> [Task directions] Below are some records. Print exactly the lines between the one holding "key figures, run" and the one holding "and 10000 µm", inclusive, and nothing else.

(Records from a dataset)

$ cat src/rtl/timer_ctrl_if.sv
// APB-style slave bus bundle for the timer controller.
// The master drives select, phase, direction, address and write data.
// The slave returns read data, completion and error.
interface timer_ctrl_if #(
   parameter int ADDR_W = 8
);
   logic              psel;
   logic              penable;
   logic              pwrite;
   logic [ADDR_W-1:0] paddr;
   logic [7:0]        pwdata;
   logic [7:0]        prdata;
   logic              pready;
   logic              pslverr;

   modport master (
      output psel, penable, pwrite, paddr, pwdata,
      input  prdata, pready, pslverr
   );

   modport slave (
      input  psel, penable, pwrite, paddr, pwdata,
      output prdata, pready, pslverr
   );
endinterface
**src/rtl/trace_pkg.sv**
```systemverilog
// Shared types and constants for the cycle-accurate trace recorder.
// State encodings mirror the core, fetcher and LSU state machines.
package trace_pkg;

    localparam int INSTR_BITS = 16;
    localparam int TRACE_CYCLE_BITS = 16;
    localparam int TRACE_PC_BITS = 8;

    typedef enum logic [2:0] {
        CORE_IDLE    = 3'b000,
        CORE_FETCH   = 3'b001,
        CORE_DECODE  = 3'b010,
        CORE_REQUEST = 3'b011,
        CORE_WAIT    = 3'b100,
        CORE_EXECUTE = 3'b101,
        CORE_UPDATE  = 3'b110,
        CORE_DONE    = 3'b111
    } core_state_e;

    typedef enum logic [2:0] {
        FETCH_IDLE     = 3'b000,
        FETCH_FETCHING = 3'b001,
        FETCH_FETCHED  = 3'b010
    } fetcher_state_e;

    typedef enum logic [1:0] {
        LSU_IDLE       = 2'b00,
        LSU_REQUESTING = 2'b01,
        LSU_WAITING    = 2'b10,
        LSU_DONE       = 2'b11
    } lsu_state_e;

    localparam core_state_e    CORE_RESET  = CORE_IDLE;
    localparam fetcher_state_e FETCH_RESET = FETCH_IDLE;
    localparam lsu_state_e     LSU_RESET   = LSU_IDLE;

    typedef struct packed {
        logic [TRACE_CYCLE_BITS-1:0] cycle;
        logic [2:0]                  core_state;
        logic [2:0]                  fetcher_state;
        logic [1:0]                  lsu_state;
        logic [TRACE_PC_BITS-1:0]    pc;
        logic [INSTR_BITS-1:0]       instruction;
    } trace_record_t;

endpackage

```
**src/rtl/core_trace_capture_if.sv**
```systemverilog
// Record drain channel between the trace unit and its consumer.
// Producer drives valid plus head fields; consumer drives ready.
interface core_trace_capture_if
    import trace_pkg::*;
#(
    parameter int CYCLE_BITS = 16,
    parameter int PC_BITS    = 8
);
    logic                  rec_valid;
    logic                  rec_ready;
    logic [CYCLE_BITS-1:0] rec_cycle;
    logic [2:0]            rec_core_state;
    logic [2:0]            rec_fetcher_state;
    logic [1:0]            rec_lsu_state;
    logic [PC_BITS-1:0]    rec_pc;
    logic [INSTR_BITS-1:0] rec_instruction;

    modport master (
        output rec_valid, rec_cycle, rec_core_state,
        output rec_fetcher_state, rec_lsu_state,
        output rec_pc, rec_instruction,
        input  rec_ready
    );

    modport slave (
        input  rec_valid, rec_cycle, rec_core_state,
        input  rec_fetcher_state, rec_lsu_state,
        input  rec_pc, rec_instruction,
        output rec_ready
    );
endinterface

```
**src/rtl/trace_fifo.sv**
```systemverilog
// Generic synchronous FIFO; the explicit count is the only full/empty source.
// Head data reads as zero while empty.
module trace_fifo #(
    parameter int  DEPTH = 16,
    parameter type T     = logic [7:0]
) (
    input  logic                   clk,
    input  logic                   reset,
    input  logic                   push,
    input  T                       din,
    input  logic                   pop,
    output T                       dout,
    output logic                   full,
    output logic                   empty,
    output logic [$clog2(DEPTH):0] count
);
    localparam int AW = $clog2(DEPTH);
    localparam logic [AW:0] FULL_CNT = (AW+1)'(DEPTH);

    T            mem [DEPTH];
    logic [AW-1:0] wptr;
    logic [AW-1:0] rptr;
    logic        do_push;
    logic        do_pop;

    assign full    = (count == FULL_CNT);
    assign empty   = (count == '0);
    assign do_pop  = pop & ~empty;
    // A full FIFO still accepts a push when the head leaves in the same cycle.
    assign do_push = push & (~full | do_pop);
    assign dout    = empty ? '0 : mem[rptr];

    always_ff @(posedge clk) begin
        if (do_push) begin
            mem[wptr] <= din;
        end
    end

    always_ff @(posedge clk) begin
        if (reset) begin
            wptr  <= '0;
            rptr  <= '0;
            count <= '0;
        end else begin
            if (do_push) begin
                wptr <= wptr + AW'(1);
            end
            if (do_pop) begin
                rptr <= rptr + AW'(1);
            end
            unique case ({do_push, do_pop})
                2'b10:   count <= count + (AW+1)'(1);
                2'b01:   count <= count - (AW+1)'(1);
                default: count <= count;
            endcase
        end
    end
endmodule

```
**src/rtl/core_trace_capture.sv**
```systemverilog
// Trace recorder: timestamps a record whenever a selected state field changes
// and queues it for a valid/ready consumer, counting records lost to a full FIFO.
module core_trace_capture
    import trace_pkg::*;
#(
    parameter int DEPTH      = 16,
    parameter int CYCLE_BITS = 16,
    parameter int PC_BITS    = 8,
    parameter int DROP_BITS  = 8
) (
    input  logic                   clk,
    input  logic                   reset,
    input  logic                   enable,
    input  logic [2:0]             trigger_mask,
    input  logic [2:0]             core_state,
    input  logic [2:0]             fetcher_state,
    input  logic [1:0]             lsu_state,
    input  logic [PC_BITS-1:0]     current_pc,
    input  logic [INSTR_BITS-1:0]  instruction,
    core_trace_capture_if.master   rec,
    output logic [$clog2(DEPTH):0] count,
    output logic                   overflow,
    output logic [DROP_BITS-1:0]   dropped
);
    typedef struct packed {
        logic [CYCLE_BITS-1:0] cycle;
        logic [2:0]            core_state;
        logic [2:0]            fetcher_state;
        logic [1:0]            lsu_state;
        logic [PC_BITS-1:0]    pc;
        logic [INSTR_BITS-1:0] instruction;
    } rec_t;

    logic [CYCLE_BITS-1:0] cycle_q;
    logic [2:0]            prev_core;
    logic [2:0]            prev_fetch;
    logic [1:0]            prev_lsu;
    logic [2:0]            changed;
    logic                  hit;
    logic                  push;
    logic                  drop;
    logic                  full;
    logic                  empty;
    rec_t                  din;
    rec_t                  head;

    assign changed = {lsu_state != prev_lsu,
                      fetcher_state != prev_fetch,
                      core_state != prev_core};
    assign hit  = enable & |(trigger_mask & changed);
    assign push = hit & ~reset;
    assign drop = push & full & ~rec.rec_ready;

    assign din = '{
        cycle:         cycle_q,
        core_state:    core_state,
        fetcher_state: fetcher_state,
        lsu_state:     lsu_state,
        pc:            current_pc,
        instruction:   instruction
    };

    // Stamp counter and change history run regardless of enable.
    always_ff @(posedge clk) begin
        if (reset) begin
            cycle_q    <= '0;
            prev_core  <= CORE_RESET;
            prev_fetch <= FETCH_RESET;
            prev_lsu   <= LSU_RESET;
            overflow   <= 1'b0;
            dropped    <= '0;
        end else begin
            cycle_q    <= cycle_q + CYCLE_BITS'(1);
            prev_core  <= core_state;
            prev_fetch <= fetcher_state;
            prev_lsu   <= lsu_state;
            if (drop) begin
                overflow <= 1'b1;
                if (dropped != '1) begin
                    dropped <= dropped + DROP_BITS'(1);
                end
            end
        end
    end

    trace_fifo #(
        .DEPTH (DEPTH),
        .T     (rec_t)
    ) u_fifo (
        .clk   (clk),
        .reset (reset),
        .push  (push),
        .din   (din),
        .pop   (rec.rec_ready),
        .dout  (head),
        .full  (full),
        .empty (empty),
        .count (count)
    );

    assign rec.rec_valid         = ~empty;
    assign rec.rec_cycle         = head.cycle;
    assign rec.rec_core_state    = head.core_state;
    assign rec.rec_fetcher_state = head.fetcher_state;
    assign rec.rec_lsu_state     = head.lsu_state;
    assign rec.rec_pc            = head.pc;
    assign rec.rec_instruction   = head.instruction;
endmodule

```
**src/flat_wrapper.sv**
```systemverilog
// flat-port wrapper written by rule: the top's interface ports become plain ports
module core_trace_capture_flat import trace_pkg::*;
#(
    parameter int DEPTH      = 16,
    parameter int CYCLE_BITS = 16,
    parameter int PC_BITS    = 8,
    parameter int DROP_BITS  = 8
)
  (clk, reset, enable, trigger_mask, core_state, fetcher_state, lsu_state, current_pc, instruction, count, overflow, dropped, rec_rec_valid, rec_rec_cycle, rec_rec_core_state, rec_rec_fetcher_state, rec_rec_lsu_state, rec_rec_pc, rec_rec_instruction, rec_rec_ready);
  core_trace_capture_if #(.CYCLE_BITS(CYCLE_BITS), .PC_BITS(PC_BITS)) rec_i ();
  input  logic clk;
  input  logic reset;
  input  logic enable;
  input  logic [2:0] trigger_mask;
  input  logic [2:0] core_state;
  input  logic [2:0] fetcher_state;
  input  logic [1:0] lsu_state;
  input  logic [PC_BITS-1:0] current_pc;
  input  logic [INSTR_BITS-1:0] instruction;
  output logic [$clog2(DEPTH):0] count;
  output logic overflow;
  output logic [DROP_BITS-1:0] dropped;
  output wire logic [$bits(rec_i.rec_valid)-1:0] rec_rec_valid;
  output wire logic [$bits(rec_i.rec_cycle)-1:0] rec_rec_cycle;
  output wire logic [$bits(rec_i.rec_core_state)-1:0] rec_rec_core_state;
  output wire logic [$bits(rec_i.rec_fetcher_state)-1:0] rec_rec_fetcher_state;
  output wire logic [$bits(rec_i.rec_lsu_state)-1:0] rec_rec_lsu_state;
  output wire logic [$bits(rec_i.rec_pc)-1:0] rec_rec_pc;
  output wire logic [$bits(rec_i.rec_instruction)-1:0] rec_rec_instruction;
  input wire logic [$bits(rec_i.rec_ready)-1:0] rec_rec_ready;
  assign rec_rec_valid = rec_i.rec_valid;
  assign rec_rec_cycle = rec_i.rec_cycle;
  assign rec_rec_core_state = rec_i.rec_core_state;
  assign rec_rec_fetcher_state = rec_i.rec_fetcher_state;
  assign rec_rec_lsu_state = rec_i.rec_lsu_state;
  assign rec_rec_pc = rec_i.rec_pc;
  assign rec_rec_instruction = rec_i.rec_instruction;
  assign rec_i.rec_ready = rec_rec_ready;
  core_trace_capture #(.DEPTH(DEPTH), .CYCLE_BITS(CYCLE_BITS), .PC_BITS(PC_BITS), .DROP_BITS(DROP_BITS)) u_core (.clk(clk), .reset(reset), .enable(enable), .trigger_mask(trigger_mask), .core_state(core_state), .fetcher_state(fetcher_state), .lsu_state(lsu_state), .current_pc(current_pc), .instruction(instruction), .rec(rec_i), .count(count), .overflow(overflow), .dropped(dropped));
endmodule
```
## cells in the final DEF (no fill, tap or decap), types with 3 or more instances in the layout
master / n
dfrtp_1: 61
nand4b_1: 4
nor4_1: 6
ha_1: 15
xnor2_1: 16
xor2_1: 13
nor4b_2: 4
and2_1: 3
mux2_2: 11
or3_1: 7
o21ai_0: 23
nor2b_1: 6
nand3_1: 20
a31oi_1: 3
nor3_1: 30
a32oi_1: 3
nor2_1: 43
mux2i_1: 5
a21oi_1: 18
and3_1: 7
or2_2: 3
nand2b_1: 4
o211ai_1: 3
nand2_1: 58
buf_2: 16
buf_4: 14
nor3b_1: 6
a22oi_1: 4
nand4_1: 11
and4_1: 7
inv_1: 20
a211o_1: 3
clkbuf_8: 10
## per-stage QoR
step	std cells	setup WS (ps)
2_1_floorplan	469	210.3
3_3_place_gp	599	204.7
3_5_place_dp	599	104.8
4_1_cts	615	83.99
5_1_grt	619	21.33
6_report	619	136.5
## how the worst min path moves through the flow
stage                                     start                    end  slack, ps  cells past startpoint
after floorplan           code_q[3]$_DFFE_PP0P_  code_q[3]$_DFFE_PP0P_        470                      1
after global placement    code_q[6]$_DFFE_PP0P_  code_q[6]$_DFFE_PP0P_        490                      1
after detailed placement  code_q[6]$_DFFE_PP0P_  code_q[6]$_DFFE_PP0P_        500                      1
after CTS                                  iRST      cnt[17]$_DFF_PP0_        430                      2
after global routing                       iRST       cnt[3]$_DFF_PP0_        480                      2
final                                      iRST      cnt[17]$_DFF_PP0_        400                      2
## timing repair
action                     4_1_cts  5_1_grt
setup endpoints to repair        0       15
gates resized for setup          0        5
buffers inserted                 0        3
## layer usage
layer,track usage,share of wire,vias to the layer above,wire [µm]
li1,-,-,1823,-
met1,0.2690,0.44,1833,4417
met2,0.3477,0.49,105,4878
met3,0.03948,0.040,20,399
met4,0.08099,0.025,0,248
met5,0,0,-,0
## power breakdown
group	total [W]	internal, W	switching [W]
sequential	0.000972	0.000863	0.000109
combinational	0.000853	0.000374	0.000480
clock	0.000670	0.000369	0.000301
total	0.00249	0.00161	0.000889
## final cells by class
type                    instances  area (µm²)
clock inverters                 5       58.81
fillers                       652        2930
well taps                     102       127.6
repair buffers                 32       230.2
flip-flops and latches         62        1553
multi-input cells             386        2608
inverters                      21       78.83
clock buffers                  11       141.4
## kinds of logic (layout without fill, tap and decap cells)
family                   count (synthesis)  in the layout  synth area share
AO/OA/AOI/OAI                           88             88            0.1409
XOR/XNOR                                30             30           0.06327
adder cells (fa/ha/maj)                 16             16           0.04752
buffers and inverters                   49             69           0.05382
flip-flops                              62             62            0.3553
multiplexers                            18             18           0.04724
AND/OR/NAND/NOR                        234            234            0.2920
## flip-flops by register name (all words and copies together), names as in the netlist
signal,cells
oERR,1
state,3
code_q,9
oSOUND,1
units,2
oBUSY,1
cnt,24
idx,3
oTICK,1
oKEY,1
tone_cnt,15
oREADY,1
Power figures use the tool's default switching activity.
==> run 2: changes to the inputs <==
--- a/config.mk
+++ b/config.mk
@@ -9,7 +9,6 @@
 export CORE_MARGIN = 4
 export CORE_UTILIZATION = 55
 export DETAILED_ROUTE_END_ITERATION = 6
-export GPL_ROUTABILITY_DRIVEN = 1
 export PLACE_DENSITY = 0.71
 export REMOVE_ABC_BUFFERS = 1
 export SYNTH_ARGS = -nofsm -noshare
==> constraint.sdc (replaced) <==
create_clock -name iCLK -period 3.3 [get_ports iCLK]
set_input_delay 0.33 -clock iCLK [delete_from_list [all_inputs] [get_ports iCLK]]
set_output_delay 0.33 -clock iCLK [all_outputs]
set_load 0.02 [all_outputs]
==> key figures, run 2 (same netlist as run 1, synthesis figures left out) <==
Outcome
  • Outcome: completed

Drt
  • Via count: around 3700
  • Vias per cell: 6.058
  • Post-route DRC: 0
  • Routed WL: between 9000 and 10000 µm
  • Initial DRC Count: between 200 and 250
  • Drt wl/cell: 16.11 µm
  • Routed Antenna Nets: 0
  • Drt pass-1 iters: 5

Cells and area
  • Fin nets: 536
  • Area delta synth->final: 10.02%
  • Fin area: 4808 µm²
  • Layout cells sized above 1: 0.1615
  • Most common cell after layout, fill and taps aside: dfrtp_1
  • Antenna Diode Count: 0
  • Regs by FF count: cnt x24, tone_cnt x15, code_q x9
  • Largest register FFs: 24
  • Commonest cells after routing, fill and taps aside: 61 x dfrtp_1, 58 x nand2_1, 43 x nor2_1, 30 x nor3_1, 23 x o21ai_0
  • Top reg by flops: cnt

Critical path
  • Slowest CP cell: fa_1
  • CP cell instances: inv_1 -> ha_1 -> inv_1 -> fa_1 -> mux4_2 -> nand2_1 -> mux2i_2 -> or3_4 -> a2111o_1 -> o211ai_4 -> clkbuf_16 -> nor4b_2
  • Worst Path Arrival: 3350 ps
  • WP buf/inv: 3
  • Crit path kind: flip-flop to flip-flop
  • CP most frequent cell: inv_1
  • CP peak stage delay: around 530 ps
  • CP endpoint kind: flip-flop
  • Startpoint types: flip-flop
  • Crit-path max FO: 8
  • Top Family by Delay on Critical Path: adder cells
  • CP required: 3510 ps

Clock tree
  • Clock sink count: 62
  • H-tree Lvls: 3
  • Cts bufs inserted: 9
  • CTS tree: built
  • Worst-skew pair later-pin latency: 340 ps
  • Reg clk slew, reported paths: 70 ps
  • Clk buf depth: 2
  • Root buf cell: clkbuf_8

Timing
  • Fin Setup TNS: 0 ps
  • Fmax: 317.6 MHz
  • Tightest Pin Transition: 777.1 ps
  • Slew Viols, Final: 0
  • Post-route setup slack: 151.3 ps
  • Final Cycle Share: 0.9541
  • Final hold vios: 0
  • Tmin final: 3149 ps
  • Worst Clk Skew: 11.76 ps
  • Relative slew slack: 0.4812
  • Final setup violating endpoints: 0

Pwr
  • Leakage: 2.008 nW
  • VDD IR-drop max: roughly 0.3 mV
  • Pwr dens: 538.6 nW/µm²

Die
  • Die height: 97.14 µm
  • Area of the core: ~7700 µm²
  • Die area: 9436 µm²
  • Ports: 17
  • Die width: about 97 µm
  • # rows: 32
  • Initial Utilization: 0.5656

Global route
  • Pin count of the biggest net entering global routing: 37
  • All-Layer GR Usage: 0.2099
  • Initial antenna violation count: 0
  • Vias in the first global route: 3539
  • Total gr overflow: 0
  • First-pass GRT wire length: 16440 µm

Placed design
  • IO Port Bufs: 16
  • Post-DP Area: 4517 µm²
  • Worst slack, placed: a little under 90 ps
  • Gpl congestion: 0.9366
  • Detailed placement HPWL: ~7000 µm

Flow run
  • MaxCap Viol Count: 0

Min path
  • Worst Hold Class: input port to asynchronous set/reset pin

> [Task response]
==> key figures, run 2 (same netlist as run 1, synthesis figures left out) <==
Outcome
  • Outcome: completed

Drt
  • Via count: around 3700
  • Vias per cell: 6.058
  • Post-route DRC: 0
  • Routed WL: between 9000 and 10000 µm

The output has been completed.